Drag an OLE DB Destination Adapter onto the Data Flow canvas and rename it "New Sales Destination". Connect an output of the Conditional Split to the new Destination Adapter. When prompted, select the "New Sales" output of the Conditional Split:
Double-click the Destination Adapter ot open the editor. Set the Connection Manager property to (local).SSISRunTimeMetrics_Target. Set the Data Access Mode property to "Table or View" and select the dbo.SalesOrderHeaderDetail table. Click on the Mappings page to automap the pipeline fields to the table columns:
Click the OK button to close the editor.
Drag another OLE DB Destination Adapter onto the Data Flow canvas and rename it "stgSalesChangedRows". Connect an output from the Conditional Split to the new Destination Adapter and select the "Changed Sales" output when prompted. Double-click the Destination Adapter to open the editor. Set the Connection Manager property to (local).SSISRunTimeMetrics_Target and set the Data Access Mode property to "Table or View". Click the New button next to the "Name of the Table or View" dropdown:
Click the OK button to create the stgSalesChangedRows table. Click the Mappings page to automap the columns, then click the OK button to close the editor.
We now have Sales ETL.
To complete our counts logic, add three Row Count transformations to the Data Flow canvas. Name them "New Rows Count", "Changed Rows Count", and "Unchanged Rows Count". Position "New Rows Count" between the Conditional Split and the "New Sales Destination" Adapter. Double-click to open the editor and set the VariableName property to "User::iSalesNewRowsCount". Click the OK button to close the editor.
Position the "Changed Rows Count" between the Conditional Split and the stgSalesChangedRows Destination Adapter. Open its editor and set the VariableName property to "User::iSalesChangedRowsCount".
Open the editor for the "Unchanged Rows Count" transformation and set the VariableName property to "User::iSalesUnchangedRowsCount".
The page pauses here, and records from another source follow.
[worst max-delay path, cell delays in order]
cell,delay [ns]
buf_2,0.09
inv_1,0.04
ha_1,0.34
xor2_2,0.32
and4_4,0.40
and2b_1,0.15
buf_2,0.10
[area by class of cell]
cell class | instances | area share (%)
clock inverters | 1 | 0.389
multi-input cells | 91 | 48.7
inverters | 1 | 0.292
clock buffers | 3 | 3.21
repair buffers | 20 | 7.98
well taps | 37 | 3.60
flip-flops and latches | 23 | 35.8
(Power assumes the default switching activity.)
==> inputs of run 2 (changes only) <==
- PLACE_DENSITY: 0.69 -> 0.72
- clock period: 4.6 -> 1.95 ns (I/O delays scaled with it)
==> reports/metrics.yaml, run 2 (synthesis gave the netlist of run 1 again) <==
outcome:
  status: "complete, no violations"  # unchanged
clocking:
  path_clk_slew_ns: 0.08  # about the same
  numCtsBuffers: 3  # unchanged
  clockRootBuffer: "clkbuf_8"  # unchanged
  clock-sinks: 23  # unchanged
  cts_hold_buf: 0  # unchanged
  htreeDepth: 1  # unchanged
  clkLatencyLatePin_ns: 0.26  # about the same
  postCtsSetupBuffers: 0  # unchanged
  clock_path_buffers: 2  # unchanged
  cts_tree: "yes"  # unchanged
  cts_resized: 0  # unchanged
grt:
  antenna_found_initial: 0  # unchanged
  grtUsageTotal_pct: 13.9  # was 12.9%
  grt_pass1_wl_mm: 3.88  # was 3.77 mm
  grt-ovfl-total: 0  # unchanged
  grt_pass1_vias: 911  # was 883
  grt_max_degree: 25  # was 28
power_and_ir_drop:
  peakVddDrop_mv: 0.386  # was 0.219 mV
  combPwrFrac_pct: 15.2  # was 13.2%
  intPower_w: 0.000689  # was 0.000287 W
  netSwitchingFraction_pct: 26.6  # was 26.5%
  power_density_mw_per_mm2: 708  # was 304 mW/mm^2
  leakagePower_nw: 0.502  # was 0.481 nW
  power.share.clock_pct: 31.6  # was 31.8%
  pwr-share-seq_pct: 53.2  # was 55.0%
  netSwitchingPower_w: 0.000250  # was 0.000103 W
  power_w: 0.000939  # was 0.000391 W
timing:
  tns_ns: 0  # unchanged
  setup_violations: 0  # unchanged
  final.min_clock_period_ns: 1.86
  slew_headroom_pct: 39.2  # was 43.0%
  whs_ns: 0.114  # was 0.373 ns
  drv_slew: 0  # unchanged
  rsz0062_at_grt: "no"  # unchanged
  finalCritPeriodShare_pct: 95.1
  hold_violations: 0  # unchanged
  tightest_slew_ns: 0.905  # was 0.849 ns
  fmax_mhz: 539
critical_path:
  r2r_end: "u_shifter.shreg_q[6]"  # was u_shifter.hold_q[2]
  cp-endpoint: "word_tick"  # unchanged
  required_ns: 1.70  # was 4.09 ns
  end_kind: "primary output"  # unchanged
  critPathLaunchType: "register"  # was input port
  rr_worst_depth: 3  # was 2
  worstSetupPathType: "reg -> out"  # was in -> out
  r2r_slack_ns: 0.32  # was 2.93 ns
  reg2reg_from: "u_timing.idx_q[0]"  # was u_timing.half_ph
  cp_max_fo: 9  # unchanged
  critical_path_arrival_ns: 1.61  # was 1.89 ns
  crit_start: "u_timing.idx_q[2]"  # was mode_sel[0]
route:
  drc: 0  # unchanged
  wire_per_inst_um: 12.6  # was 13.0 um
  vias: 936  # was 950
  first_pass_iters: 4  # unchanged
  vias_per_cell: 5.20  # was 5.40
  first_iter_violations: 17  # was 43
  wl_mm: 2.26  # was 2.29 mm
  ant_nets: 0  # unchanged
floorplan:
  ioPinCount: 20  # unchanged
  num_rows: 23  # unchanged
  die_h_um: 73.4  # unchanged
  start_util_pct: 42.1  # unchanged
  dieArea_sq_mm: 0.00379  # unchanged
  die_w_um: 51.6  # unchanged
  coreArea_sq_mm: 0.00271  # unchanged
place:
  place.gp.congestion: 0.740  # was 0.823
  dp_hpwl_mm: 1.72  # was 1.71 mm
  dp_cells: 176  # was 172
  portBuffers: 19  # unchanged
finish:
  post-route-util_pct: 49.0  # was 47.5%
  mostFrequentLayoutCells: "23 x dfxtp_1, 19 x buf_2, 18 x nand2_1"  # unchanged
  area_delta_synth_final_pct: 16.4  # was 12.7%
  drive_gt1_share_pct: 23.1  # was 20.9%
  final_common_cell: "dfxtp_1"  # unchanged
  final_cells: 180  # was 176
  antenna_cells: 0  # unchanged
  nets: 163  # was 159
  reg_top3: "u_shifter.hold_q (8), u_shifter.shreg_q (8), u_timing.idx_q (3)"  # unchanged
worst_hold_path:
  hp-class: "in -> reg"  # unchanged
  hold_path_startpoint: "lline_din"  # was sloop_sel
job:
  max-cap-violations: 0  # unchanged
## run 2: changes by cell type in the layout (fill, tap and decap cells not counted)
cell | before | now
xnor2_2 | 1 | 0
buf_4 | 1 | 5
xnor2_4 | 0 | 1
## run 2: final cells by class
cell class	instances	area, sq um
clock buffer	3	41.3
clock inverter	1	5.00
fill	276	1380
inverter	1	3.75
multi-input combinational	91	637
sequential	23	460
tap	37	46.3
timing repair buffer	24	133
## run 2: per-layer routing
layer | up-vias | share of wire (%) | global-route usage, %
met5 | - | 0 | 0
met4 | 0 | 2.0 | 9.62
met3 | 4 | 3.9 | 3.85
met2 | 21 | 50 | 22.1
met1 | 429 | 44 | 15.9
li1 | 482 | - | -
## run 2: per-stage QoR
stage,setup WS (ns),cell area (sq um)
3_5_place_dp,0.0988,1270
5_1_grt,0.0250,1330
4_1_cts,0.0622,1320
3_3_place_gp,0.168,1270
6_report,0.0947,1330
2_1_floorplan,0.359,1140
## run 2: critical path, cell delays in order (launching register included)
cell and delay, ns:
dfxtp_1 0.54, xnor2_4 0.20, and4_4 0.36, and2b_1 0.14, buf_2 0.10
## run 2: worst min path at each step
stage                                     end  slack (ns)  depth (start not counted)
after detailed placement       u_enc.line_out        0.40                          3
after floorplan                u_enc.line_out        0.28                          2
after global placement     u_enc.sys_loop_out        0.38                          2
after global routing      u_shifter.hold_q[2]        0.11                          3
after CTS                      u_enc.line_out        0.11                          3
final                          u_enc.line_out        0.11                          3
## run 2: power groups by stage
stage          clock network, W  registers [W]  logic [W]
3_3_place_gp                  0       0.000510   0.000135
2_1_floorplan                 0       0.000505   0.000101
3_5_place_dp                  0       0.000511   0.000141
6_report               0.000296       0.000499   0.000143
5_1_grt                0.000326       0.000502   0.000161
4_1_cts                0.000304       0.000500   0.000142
Before we leave this section, let's complete the staged updates by returning to the Control Flow and updating the SQLStatement property of the "Apply Staged Updates" Execute SQL Task inside the "Step 2 - Load Sales" Sequence Container with the following statement:
UPDATE dest
SET dest.SalesOrderID = stage.SalesOrderID
,dest.CarrierTrackingNumber = stage.CarrierTrackingNumber
,dest.OrderQty = stage.OrderQty
,dest.ProductID = stage.ProductID
,dest.SpecialOfferID = stage.SpecialOfferID
,dest.UnitPrice = stage.UnitPrice
,dest.UnitPriceDiscount = stage.UnitPriceDiscount
,dest.LineTotal = stage.LineTotal
,dest.SalesOrderDtatilrowguid = stage.SalesOrderDtatilrowguid
,dest.SalesOrderDetailModifiedDate = stage.SalesOrderDetailModifiedDate
,dest.RevisionNumber = stage.RevisionNumber
,dest.OrderDate = stage.OrderDate
,dest.DueDate = stage.DueDate
,dest.ShipDate = stage.ShipDate
,dest.Status = stage.Status
,dest.OnlineOrderFlag = stage.OnlineOrderFlag
,dest.SalesOrderNumber = stage.SalesOrderNumber
,dest.PurchaseOrderNumber = stage.PurchaseOrderNumber
,dest.AccountNumber = stage.AccountNumber
,dest.CustomerID = stage.CustomerID
,dest.ContactID = stage.ContactID
,dest.SalesPersonID = stage.SalesPersonID
,dest.TerritoryID = stage.TerritoryID
,dest.BillToAddressID = stage.BillToAddressID
,dest.ShipToAddressID = stage.ShipToAddressID
,dest.ShipMethodID = stage.ShipMethodID
,dest.CreditCardID = stage.CreditCardID
,dest.CreditCardApprovalCode = stage.CreditCardApprovalCode
,dest.CurrencyRateID = stage.CurrencyRateID
,dest.SubTotal = stage.SubTotal
,dest.TaxAmt = stage.TaxAmt
,dest.Freight = stage.Freight
,dest.TotalDue = stage.TotalDue
,dest.Comment = stage.Comment
,dest.SalesOrderHeaderrowguid = stage.SalesOrderHeaderrowguid
,dest.SalesOrderHeaderModifiedDate = stage.SalesOrderHeaderModifiedDate
FROM dbo.SalesOrderHeaderDetail dest
INNER JOIN dbo.stgSalesChangedRows stage ON stage.SalesOrderDetailID = dest.SalesOrderDetailID
There. Done and done.
If You Build It...
Up until now, we've basically followed the same template used for Contacts to construct the Sales ETL. We added some complexity (by design) to grow our understanding of ETL along with our knowledge of SSIS.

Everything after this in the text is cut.